- **Exercise description**
Your job is to copy every line in the material containing the word "buffers".

- **Source material**
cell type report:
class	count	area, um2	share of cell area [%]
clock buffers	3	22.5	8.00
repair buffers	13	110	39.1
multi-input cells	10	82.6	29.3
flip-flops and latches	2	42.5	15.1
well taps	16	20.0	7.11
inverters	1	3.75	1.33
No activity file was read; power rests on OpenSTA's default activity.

- **Answer**
clock buffers	3	22.5	8.00
repair buffers	13	110	39.1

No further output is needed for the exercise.